Q1: 掃気冷却器14の一次冷却媒体(例えば水)。掃気冷却器14からの冷却水は、通常、約20~240℃の間の温度を有する、
Q2: 一次媒体機関潤滑油。通常45~55℃の温度である。
Q3: シリンダジャケットクーラーの一次冷却媒体(水など)。シリンダジャケットからの冷却水は、通常、約70~90℃の温度を有する。
Q4: 排気再循環管熱交換器(冷却器)32の一次冷却媒体(例えば水)。通常約50~350℃の温度を有する。

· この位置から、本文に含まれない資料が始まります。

## config.mk

```make
export PLATFORM = sky130hd
export DESIGN_NAME = msg_portal
export DESIGN_NICKNAME = d
export VERILOG_FILES = /design/src/rtl/portal_pkg.sv /design/src/rtl/portal_decode.sv /design/src/rtl/portal_fifo.sv /design/src/rtl/portal_cycle_ctr.sv /design/src/rtl/msg_portal.sv
export SDC_FILE = /design/constraint.sdc
export NUM_CORES = 1
export LEC_CHECK = 0
export BUFFER_PORTS_ARGS = -buffer_cell sky130_fd_sc_hd__buf_2
export CAP_MARGIN = 0
export CORE_ASPECT_RATIO = 0.9
export CORE_MARGIN = 1
export CORE_UTILIZATION = 45
export CTS_BUF_LIST = sky130_fd_sc_hd__clkbuf_8
export CTS_CLUSTER_SIZE = 40
export DETAILED_ROUTE_END_ITERATION = 8
export HOLD_SLACK_MARGIN = 0.06
export PLACE_DENSITY_LB_ADDON = 0.3
export SLEW_MARGIN = 20
export SYNTH_ARGS = -nofsm -noshare
export SYNTH_HDL_FRONTEND = slang
export SYNTH_SLANG_ARGS = --single-unit
```

## constraint.sdc

```tcl
create_clock -name clk -period 9.7 [get_ports clk]
set_input_delay 0.485 -clock clk [delete_from_list [all_inputs] [get_ports clk]]
set_output_delay 0.485 -clock clk [all_outputs]
set_load 0.05 [all_outputs]
```

## src/rtl/portal_pkg.sv

```systemverilog
package portal_pkg;
    localparam int WORD_W = 32;

    typedef enum logic [2:0] {
        RGN_NONE,
        RGN_CTRL,
        RGN_REQ_DATA,
        RGN_REQ_STAT,
        RGN_IND_DATA,
        RGN_IND_STAT
    } region_e;
endpackage

```

## src/rtl/portal_decode.sv

```systemverilog
module portal_decode
    import portal_pkg::*;
#(
    parameter int ADDR_W = 14,
    parameter int N_REQ  = 2,
    parameter int N_IND  = 2,
    localparam int SLOT_W = ADDR_W - 5
) (
    input  logic [ADDR_W-1:0] addr,
    output region_e           region,
    output logic [2:0]        ctrl_sel,
    output logic [SLOT_W-1:0] chan
);
    logic [SLOT_W-1:0] slot;
    logic [SLOT_W-1:0] method;

    assign slot     = addr[ADDR_W-1:5];
    assign method   = slot - SLOT_W'(1);
    assign ctrl_sel = addr[4:2];

    always_comb begin
        region = RGN_NONE;
        chan   = '0;
        if (addr[1:0] != 2'b00) begin
            region = RGN_NONE;
        end else if (slot == '0) begin
            region = RGN_CTRL;
        end else if (method < SLOT_W'(N_REQ)) begin
            chan = method;
            if (addr[4:2] == 3'd0)      region = RGN_REQ_DATA;
            else if (addr[4:2] == 3'd1) region = RGN_REQ_STAT;
        end else if (method < SLOT_W'(N_REQ + N_IND)) begin
            chan = method - SLOT_W'(N_REQ);
            if (addr[4:2] == 3'd0)      region = RGN_IND_DATA;
            else if (addr[4:2] == 3'd1) region = RGN_IND_STAT;
        end
    end
endmodule

```

## src/rtl/portal_fifo.sv

```systemverilog
module portal_fifo #(
    parameter int WIDTH = 32,
    parameter int DEPTH = 4,
    localparam int PTR_W = (DEPTH > 1) ? $clog2(DEPTH) : 1,
    localparam int CNT_W = $clog2(DEPTH + 1)
) (
    input  logic             clk,
    input  logic             rst_n,
    input  logic             push,
    input  logic [WIDTH-1:0] din,
    input  logic             pop,
    output logic [WIDTH-1:0] dout,
    output logic             full,
    output logic             empty
);
    logic [WIDTH-1:0] mem [DEPTH];
    logic [PTR_W-1:0] wr_ptr, rd_ptr;
    logic [CNT_W-1:0] count;
    logic             do_push, do_pop;

    assign full    = (count == CNT_W'(DEPTH));
    assign empty   = (count == '0);
    assign do_push = push && !full;
    assign do_pop  = pop && !empty;
    assign dout    = mem[rd_ptr];

    always_ff @(posedge clk) begin
        if (do_push) mem[wr_ptr] <= din;
    end

    always_ff @(posedge clk) begin
        if (!rst_n) begin
            wr_ptr <= '0;
            rd_ptr <= '0;
            count  <= '0;
        end else begin
            if (do_push)
                wr_ptr <= (wr_ptr == PTR_W'(DEPTH - 1)) ? '0 : wr_ptr + PTR_W'(1);
            if (do_pop)
                rd_ptr <= (rd_ptr == PTR_W'(DEPTH - 1)) ? '0 : rd_ptr + PTR_W'(1);
            if (do_push && !do_pop)      count <= count + CNT_W'(1);
            else if (do_pop && !do_push) count <= count - CNT_W'(1);
        end
    end
endmodule

```

## src/rtl/portal_cycle_ctr.sv

```systemverilog
module portal_cycle_ctr #(
    parameter logic [63:0] CTR_RST = 64'd0
) (
    input  logic        clk,
    input  logic        rst_n,
    input  logic        capture,
    output logic [31:0] lo,
    output logic [31:0] hi_cap
);
    logic [63:0] cnt;

    assign lo = cnt[31:0];

    always_ff @(posedge clk) begin
        if (!rst_n) begin
            cnt    <= CTR_RST;
            hi_cap <= '0;
        end else begin
            cnt <= cnt + 64'd1;
            if (capture) hi_cap <= cnt[63:32];
        end
    end
endmodule

```

## src/rtl/msg_portal.sv

```systemverilog
module msg_portal
    import portal_pkg::*;
#(
    parameter int          ADDR_W       = 14,
    parameter int          N_REQ        = 2,
    parameter int          N_IND        = 2,
    parameter int          FIFO_DEPTH   = 4,
    parameter logic [31:0] IFACE_ID     = 32'h0000_00A5,
    parameter logic [31:0] PORTAL_COUNT = 32'd1,
    parameter logic [63:0] CTR_RST      = 64'd0
) (
    input  logic                    clk,
    input  logic                    rst_n,
    input  logic [ADDR_W-1:0]       addr,
    input  logic                    wr_en,
    input  logic                    rd_en,
    input  logic [31:0]             wdata,
    output logic [31:0]             rdata,
    output logic                    irq,
    output logic [N_REQ-1:0]        req_valid,
    input  logic [N_REQ-1:0]        req_ready,
    output logic [32*N_REQ-1:0]     req_data,
    input  logic [N_IND-1:0]        ind_valid,
    output logic [N_IND-1:0]        ind_ready,
    input  logic [32*N_IND-1:0]     ind_data
);
    localparam int SLOT_W = ADDR_W - 5;

    region_e           region;
    logic [2:0]        ctrl_sel;
    logic [SLOT_W-1:0] chan;

    logic [N_REQ-1:0]  req_full, req_empty, req_push, req_pop;
    logic [N_IND-1:0]  ind_full, ind_empty, ind_pop;
    logic [WORD_W-1:0] ind_dout [N_IND];

    logic              irq_en;
    logic              any_ind;
    logic [WORD_W-1:0] ready_num;
    logic              ctr_capture;
    logic [31:0]       ctr_lo, ctr_hi_cap;

    portal_decode #(.ADDR_W(ADDR_W), .N_REQ(N_REQ), .N_IND(N_IND)) u_decode (
        .addr(addr), .region(region), .ctrl_sel(ctrl_sel), .chan(chan)
    );

    for (genvar g = 0; g < N_REQ; g++) begin : g_req
        assign req_push[g]  = wr_en && (region == RGN_REQ_DATA) && (chan == SLOT_W'(g)) && !req_full[g];
        assign req_valid[g] = !req_empty[g];
        assign req_pop[g]   = req_valid[g] && req_ready[g];
        portal_fifo #(.WIDTH(WORD_W), .DEPTH(FIFO_DEPTH)) u_fifo (
            .clk(clk), .rst_n(rst_n),
            .push(req_push[g]), .din(wdata),
            .pop(req_pop[g]), .dout(req_data[g*WORD_W +: WORD_W]),
            .full(req_full[g]), .empty(req_empty[g])
        );
    end

    for (genvar g = 0; g < N_IND; g++) begin : g_ind
        assign ind_ready[g] = !ind_full[g];
        assign ind_pop[g]   = rd_en && (region == RGN_IND_DATA) && (chan == SLOT_W'(g)) && !ind_empty[g];
        portal_fifo #(.WIDTH(WORD_W), .DEPTH(FIFO_DEPTH)) u_fifo (
            .clk(clk), .rst_n(rst_n),
            .push(ind_valid[g] && ind_ready[g]), .din(ind_data[g*WORD_W +: WORD_W]),
            .pop(ind_pop[g]), .dout(ind_dout[g]),
            .full(ind_full[g]), .empty(ind_empty[g])
        );
    end

    assign any_ind     = |(~ind_empty);
    assign irq         = irq_en && any_ind;
    assign ctr_capture = rd_en && (region == RGN_CTRL) && (ctrl_sel == 3'd6);

    portal_cycle_ctr #(.CTR_RST(CTR_RST)) u_ctr (
        .clk(clk), .rst_n(rst_n), .capture(ctr_capture),
        .lo(ctr_lo), .hi_cap(ctr_hi_cap)
    );

    always_ff @(posedge clk) begin
        if (!rst_n)
            irq_en <= 1'b0;
        else if (wr_en && (region == RGN_CTRL) && (ctrl_sel == 3'd1))
            irq_en <= wdata[0];
    end

    always_comb begin
        ready_num = '0;
        for (int i = N_IND - 1; i >= 0; i--)
            if (!ind_empty[i]) ready_num = WORD_W'(i + 1);
    end

    always_comb begin
        rdata = '0;
        if (rd_en) begin
            unique case (region)
                RGN_CTRL: begin
                    unique case (ctrl_sel)
                        3'd0: rdata = {31'b0, any_ind};
                        3'd1: rdata = {31'b0, irq_en};
                        3'd2: rdata = 32'd1;
                        3'd3: rdata = ready_num;
                        3'd4: rdata = IFACE_ID;
                        3'd5: rdata = PORTAL_COUNT;
                        3'd6: rdata = ctr_lo;
                        3'd7: rdata = ctr_hi_cap;
                    endcase
                end
                RGN_REQ_STAT:
                    for (int i = 0; i < N_REQ; i++)
                        if (chan == SLOT_W'(i)) rdata = {31'b0, !req_full[i]};
                RGN_IND_STAT:
                    for (int i = 0; i < N_IND; i++)
                        if (chan == SLOT_W'(i)) rdata = {31'b0, !ind_empty[i]};
                RGN_IND_DATA:
                    for (int i = 0; i < N_IND; i++)
                        if (chan == SLOT_W'(i) && !ind_empty[i]) rdata = ind_dout[i];
                default: rdata = '0;
            endcase
        end
    end
endmodule

```

==> results.py <==
metrics = {
    "floorplan": {
        "core_area_sq_mm": 0.0571,
        "die_x_um": 256,
        "die_h_um": 230,
        "row_count": 83,
        "die_area_sq_mm": 0.0588,
        "ios": 219,
        "start_util_pct": 45.6,
    },
    "timing": {
        "setup_viol": 0,
        "worst_slew_pin_slew_ps": 1070,
        "max_freq_mhz": 197,
        "finalCriticalPeriod_ps": 5090,
        "rsz0062_at_grt": "false",
        "setup-tns-final_ps": 0,
        "worst_slack_ps": 4610,
        "hold_slack_ps": 122,
        "drv_slew": 0,
        "hold_viol": 0,
        "skew_ps": 53.0,
        "max-slew-margin-rel_pct": 28.6,
        "fin_crit_sh_pct": 52.5,
    },
    "setup_path": {
        "critPathCaptureType": "output port",
        "cp_max_fo": 33,
        "cp_top_family": "simple AND/OR/NAND/NOR gates",
        "critPathMaxStageDelay_ps": 560,
        "required_ps": 9220,
        "crit_slowest_cell": "nor4_2",
        "crit_path_start_kind": "primary input",
        "worst_path_most_repeated_cell": "buf_2",
        "cp.arrival_ps": 4600,
        "regToRegStartpoint": "u_ctr.cnt[0]",
        "rrSetupSlack_ps": 6060,
        "r2r_end": "u_ctr.cnt[52]",
        "reg2reg_depth": 9,
        "path_buf_inv": 4,
        "path_cells": "buf_2, inv_1, ha_1, or3_1, a2111o_1, or4_1, nor4_2, nor2b_2, buf_4, a22o_1, a22oi_1, nor2_1, buf_2",
        "criticalPathCategory": "in -> out",
    },
    "logic_synthesis": {
        "synthCells": 1582,
        "synth_top_area_cell": "edfxtp_1",
        "synth_cell_types": 56,
        "synth_edf_count": 512,
        "synth_area_sq_mm": 0.0260,
        "syn-num-nets": 1732,
        "avgSynthCellArea_sq_um": 16.5,
        "synth-seq-area-share_pct": 69.3,
        "synth_area_leaders": "edfxtp_1, mux4_2, dfxtp_1, a22o_1, nand2_1",
        "synth_top_area_share_pct": 59.1,
        "synth_most_common_cell": "edfxtp_1",
        "synth_common_cells": "edfxtp_1, dfxtp_1, mux4_2",
        "synth_flop_cell": "edfxtp_1",
        "async_reset_ff_share_pct": 0,
        "synth-warning-count": 0,
        "ys_seq_elements": 645,
    },
    "cts": {
        "path_clk_slew_ps": 60,
        "root_buffer": "clkbuf_8",
        "ctsResizeCount": 0,
        "cts_tree": "yes",
        "clock_latency_ps": 710,
        "cts_num_sinks": 645,
        "cts-htree-levels": 3,
        "numCtsBuffers": 100,
        "clockBufferDepth": 3,
    },
    "global_routing": {
        "grt_pass1_vias": 15500,
        "overflow": 0,
        "track_usage_pct": 20.3,
        "antenna_found_initial": 4,
        "grt_pass1_wl_mm": 91.1,
        "grt_max_degree": 130,
    },
    "route": {
        "drc": 0,
        "totalWireLength_mm": 59.5,
        "final_antenna_net_count": 0,
        "vias": 15300,
        "wire_per_inst_um": 21.2,
        "drt_first_iter_violations": 1108,
        "vias_per_cell": 5.44,
        "drt_pass1_iterations": 5,
    },
    "pwr": {
        "ir_drop_mv": 0.172,
        "power-per-cell-area_mw_per_mm2": 194,
        "p_comb_share_pct": 12.7,
        "power_frac_seq_pct": 51.9,
        "netSwitchingFraction_pct": 26.1,
        "p_switching_uw": 1570,
        "p_clk_share_pct": 35.4,
        "internal_power_uw": 4440,
        "p_leak_uw": 0.0106,
    },
    "run_status": {
        "outcome": "finished clean",
    },
    "placement": {
        "place_ws_ps": 4590,
        "post-place-cells": 2519,
        "routabilityCongestion": 0.889,
        "portBuffers": 218,
        "dp_hpwl_mm": 38.0,
    },
    "flow_run": {
        "maxCapViolCount": 0,
    },
    "hold_path": {
        "whs_path_depth": 3,
        "hold_start": "req_ready[1]",
        "min_path_type": "in -> reg",
    },
    "final_layout": {
        "final_cells": 2806,
        "drive_gt1_share_pct": 26.1,
        "syn2layout_area_growth_pct": 18.9,
        "fin_nets": 2103,
    },
}
## power by group through the flow
| stage | Clock (uW) | Combinational [uW] | Sequential, uW |
|---|---|---|---|
| 2_1_floorplan | 0 | 508 | 3170 |
| 3_3_place_gp | 0 | 725 | 3170 |
| 3_5_place_dp | 0 | 733 | 3180 |
| 4_1_cts | 2190 | 769 | 3120 |
| 5_1_grt | 2320 | 806 | 3120 |
| 6_report | 2130 | 760 | 3120 |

Q5: ボイラー20。通常約160~170℃の蒸気を供給する。
Q6: 第1の熱交換器40で使用される一次媒体(例えば水)。通常160~170℃の温度を有する。
Q7: 第二の熱交換器67で使用される一次媒体(例えば水)。通常100~170℃の温度を有する。
Q8: 第3の熱交換器68で使用される一次媒体(例えば水)。通常95~105℃の温度を有する。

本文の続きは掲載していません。